La Stampa, 26 agosto 2019
Il rastrellamento di Vinca
Tra il 24 e il 27 agosto 1944 le frazioni di Vinca, Equi Terme, Monzone, nel comune di Fivizzano, vengono travolte da una rastrellamento feroce condotto da un reparto tedesco della 16 Divisione SS-Panzergrenadier, comandato dal maggiore Walter Reder: siamo nell’alta Lunigiana, all’epoca zona remota delle Alpi Apuane, dove le case di pietra sono immerse tra i boschi e collegate da mulattiere.

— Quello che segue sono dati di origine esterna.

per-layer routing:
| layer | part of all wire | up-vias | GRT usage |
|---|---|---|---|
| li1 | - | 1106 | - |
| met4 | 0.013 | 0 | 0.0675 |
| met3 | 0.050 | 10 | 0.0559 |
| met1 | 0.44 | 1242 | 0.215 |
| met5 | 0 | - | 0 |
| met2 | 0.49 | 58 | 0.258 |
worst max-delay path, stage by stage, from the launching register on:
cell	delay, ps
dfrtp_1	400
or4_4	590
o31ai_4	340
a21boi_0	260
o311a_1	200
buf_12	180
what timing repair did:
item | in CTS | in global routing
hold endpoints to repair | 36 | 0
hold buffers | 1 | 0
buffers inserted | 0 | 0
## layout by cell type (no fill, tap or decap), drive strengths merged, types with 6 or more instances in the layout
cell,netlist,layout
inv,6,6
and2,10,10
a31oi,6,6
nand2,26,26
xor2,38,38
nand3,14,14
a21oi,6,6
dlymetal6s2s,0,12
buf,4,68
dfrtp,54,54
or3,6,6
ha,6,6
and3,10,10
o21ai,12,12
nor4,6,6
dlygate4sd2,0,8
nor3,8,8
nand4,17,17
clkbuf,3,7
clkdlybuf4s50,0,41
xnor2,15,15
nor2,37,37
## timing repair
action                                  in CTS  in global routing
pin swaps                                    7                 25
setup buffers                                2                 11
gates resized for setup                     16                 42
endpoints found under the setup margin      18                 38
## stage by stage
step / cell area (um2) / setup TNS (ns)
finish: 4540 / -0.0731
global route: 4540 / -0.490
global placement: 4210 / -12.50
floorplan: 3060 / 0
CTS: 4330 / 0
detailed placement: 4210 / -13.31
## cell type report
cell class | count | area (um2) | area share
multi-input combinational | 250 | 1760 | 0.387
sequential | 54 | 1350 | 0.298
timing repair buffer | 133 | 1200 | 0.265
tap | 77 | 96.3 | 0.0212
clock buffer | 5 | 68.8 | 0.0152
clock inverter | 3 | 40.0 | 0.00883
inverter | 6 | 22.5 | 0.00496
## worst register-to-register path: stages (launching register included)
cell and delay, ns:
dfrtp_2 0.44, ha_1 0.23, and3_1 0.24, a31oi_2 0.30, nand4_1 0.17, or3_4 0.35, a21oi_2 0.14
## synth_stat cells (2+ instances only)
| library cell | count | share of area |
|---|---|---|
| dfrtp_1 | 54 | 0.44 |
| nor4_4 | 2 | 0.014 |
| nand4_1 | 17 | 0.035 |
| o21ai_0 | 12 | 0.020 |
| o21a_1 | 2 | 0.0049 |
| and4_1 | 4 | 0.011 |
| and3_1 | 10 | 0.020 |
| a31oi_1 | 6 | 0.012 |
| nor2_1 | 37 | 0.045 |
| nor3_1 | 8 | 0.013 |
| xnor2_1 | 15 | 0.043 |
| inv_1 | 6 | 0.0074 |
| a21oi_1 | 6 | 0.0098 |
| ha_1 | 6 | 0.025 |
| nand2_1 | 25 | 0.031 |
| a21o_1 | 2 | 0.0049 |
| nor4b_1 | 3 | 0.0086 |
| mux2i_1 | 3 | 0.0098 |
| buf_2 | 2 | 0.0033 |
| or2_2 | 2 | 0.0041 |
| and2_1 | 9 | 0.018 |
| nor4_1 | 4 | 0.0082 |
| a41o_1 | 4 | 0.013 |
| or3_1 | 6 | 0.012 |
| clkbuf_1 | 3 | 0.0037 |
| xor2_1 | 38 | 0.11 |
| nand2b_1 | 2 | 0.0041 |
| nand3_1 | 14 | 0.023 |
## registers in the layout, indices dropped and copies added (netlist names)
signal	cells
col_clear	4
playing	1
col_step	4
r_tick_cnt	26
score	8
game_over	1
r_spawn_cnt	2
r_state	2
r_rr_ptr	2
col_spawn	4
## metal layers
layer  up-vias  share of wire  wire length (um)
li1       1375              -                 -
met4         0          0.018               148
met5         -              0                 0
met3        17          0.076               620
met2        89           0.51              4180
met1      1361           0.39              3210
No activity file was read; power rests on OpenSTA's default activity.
$ cat config.mk
export PLATFORM = sky130hd
export DESIGN_NAME = seg7_scan_display
export DESIGN_NICKNAME = d
export VERILOG_FILES = /design/src/rtl/seg7_pkg.sv /design/src/rtl/seg7_decode.sv /design/src/rtl/seg7_scan_display.sv
export SDC_FILE = /design/constraint.sdc
export NUM_CORES = 1
export LEC_CHECK = 0
export CAP_MARGIN = 40
export CORE_MARGIN = 10
export CORE_UTILIZATION = 46
export DETAILED_ROUTE_END_ITERATION = 16
export PLACE_DENSITY = 0.68
export SYNTH_ARGS = -nofsm -noshare
export SYNTH_HDL_FRONTEND = slang
export SYNTH_HIERARCHICAL = 1
export SYNTH_SLANG_ARGS = --single-unit
$ cat constraint.sdc
create_clock -name clk -period 2.2 [get_ports clk]
set_input_delay 0.55 -clock clk [delete_from_list [all_inputs] [get_ports clk]]
set_output_delay 0.55 -clock clk [all_outputs]
set_load 0.005 [all_outputs]
--- config.mk ---
export PLATFORM = sky130hd
export DESIGN_NAME = sipo_operand_loader
export DESIGN_NICKNAME = d
export VERILOG_FILES = /design/src/rtl/sipo_operand_loader.sv
export SDC_FILE = /design/constraint.sdc
export NUM_CORES = 1
export LEC_CHECK = 0
export CAP_MARGIN = 10
export CORE_MARGIN = 1
export CORE_UTILIZATION = 30
export DETAILED_ROUTE_END_ITERATION = 16
export PLACE_DENSITY_LB_ADDON = 0.12
export SYNTH_ARGS = -nofsm -noshare
export SYNTH_HDL_FRONTEND = slang
export SYNTH_SLANG_ARGS = --single-unit
--- constraint.sdc ---
create_clock -name clk -period 1.75 [get_ports clk]
set_input_delay 0.35 -clock clk [delete_from_list [all_inputs] [get_ports clk]]
set_output_delay 0.35 -clock clk [all_outputs]
set_load 0.02 [all_outputs]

Le vittime accertate sono 173, per la maggior parte donne, anziani, bambini: alcuni cadaveri vengono ritrovati decapitati, un feto viene strappato dal ventre della madre uccisa. Ufficialmente, all’origine della strage c’è la rappresaglia per un agguato partigiano compiuto nella zona una settimana prima, quando un automezzo tedesco è stato colpito e un ufficiale della Werhmacht è morto. In realtà, Fivizzano si inserisce in una drammatica scia di sangue che tra agosto e settembre 1944 colpisce l’Appennino tosco-emiliano: il 12 agosto Sant’Anna di Stazzema (Lucca), il 23 Padule di Fucecchio (Pisa), poi Fivizzano, per finire il 28 settembre a Marzabotto (Bologna): dovunque le stesse atrocità e gli stessi protagonisti, le SS della 16 Divisione.

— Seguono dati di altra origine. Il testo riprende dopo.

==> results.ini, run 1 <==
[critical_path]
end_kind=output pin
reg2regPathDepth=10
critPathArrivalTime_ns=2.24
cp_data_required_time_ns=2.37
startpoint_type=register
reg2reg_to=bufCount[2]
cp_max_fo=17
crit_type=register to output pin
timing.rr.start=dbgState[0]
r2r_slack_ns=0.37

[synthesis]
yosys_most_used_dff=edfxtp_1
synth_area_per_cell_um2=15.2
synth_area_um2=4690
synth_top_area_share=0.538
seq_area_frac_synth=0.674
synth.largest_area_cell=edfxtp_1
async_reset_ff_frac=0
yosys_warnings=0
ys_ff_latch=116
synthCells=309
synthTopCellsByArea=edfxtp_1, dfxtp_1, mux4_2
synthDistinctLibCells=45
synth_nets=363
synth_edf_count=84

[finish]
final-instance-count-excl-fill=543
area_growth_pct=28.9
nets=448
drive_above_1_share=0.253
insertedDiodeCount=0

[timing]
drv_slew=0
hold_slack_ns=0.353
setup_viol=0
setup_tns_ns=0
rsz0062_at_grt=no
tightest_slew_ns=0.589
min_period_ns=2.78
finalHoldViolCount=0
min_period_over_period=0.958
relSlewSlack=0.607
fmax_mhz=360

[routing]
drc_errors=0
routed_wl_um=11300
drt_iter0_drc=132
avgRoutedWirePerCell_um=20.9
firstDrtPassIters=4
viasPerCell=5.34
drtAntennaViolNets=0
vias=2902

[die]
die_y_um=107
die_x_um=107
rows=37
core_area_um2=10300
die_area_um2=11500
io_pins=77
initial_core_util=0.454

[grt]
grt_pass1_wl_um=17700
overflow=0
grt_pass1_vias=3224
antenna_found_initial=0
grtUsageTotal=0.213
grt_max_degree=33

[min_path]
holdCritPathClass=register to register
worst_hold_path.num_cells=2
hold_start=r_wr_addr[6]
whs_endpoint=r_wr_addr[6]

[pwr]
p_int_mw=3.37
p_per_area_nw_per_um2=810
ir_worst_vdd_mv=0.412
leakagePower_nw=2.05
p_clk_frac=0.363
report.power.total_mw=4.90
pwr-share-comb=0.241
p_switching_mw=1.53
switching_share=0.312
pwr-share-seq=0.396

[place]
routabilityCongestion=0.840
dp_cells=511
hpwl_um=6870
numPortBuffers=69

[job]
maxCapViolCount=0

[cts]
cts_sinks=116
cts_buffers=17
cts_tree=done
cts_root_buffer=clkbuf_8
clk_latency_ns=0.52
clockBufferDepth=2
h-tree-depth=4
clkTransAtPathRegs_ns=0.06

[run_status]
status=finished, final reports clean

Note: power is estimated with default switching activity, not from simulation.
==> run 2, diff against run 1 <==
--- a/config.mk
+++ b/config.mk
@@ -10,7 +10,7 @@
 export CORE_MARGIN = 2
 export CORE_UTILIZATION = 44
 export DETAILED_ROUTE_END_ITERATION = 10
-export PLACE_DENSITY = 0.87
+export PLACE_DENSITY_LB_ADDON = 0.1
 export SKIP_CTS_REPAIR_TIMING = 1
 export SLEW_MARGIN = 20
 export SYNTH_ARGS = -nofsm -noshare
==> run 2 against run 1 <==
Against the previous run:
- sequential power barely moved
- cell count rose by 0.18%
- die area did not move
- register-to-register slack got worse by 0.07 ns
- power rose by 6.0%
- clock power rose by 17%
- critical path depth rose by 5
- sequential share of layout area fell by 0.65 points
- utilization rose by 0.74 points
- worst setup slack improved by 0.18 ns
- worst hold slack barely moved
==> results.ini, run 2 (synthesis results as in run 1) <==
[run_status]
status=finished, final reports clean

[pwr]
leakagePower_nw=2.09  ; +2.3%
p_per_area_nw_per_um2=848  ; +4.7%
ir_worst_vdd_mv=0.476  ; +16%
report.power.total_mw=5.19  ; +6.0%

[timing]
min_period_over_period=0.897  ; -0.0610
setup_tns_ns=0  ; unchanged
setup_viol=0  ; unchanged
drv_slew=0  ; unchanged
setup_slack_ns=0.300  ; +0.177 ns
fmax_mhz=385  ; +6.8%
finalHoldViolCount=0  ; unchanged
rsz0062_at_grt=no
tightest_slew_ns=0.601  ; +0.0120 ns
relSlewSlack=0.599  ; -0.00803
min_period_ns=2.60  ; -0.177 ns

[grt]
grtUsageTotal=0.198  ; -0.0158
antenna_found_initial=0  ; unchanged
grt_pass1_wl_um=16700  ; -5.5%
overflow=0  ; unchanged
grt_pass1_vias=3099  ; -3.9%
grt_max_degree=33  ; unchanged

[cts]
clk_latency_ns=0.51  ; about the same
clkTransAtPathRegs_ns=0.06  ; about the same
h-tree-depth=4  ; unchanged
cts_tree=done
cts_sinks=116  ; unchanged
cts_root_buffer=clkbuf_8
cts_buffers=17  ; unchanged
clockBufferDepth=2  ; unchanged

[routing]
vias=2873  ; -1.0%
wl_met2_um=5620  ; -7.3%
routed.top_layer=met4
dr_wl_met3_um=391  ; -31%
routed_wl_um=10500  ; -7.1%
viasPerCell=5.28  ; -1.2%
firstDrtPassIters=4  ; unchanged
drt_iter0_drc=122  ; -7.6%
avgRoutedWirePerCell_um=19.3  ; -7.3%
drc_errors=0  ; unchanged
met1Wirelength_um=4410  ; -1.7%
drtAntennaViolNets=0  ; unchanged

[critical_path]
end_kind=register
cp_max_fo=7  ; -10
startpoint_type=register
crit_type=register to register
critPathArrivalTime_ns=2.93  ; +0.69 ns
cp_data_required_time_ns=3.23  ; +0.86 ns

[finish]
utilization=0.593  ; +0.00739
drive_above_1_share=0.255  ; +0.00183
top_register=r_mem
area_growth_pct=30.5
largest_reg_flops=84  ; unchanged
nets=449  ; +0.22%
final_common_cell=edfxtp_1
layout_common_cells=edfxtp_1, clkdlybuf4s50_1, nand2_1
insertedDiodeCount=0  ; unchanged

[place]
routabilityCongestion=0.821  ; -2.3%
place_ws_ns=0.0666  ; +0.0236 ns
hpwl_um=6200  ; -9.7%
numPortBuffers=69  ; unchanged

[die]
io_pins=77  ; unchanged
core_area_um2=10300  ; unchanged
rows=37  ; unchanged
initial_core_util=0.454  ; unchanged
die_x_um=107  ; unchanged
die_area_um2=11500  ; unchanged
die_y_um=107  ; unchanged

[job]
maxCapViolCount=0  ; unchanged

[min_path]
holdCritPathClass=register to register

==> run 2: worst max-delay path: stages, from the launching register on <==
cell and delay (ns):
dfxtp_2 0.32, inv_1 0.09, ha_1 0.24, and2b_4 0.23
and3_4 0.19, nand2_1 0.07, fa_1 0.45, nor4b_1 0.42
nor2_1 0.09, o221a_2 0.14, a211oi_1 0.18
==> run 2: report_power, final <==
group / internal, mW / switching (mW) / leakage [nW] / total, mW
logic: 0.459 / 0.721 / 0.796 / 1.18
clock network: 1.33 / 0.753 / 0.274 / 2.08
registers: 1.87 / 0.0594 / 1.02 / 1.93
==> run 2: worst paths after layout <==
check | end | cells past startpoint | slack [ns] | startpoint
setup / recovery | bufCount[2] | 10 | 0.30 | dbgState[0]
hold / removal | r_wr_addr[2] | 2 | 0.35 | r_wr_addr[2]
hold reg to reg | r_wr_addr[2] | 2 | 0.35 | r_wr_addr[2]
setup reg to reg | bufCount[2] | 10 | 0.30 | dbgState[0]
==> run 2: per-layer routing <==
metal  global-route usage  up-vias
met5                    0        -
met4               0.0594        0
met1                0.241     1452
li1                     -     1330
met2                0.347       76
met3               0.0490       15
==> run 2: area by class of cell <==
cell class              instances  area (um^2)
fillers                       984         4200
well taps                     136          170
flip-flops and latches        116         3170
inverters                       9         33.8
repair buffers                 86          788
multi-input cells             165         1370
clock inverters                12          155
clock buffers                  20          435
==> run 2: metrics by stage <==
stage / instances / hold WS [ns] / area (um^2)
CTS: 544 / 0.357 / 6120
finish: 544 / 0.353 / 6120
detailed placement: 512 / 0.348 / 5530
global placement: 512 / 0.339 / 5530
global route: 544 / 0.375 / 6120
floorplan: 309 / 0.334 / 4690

Le spiegazioni vanno ben oltre la brutalità soggettiva di Reder e dei suoi uomini, perché nelle stragi naziste non c’è mai nulla di casuale e tutto si inserisce in una strategia mirata. Il punto di partenza è la primavera 1944: crollato il fronte a Cassino, evacuata Roma, le armate della Wehrmacht arretrano nel Lazio e nella Toscana cercando di rallentare l’avanzata angloamericana per il tempo necessario a costruire una nuova linea difensiva sull’Appennino tosco-emiliano, quella che verrà denominata la Linea Gotica (una serie di difese naturali e approntamenti militari che corrono da La Spezia a Rimini). I lavori della nuova linea di resistenza germanica sono tuttavia resi difficili dalla presenza di un ribellismo attivo e organizzato, che opera attentati e attacchi alle spalle delle truppe al fronte e che sembra destinato a crescere con l’avanzata degli Alleati. In molte località compaiono i cartelli di avvertimento «Achtung, Banditengefahr», che segnalano i limiti territoriali oltre i quali i movimenti delle truppe tedesche e fasciste sono a rischio per la presenza di bande.
Per il comando del generale Kesselring bisogna intervenire con decisione per «ripulire» da presenze partigiane i territori in cui si devono costruire le fortificazioni della Linea Gotica e bisogna intimidire la popolazione civile che si dimostra refrattaria se non ostile. Colpire a fondo, colpire in fretta, fucilare, incendiare villaggi. Di qui, una circolare del 17 giugno, firmata dallo stesso Kesselring, che garantisce l’impunità ai comandanti impegnati nella repressione per eccessi eventualmente commessi. E di qui, l’attivismo della 16 Divisione. Non si tratta di un reparto scelto (le truppe migliori vengono mandate al fronte contro gli Alleati): al contrario, si tratta di reparti indisciplinati, irrequieti, disordinati, non a caso destinati al «lavoro sporco» nelle retrovie, alla lotta contro la guerriglia e i civili. Lo stesso maggiore Reder è un «trombato», uno di quegli ufficiali che non hanno le doti per avanzare di grado in uno strumento efficiente come la Werhmacht: nazista sin dall’adolescenza, Reder proviene da quella piccola borghesia austriaca che passa dalla nostalgia asburgica a un’attesa impaziente di evasioni e rivincite, e che trova le risposte alle sue ansie nell’avventura hitleriana.
Soldati impreparati comandati da un ufficiale inadeguato sono una miscela esplosiva, in cui si mescolano il fanatismo nazista, la paura, l’ansia di vendetta, la sovrarappresentazione del nemico: essi rastrellano le Alpi Apuane convinti di dover fronteggiare un esercito alla macchia, anziché bande di poche decine di uomini male armati; appena sentono un rumore, sparano raffiche di mitra e lanciano bombe a mano; quando una porta sbatte spostata dal vento, usano il lanciafiamme e non importa se in casa bruciano bambini nella culla o anziani immobilizzati. La strategia di Kesselring guarda alla Linea Gotica come estremo baluardo difensivo del Reich a Sud, non importa quante vittime vengano sacrificate per «bonificare» il territorio: il risultato sono eccidi efferati destinati a penetrare profondamente nella memoria civile del nostro Paese.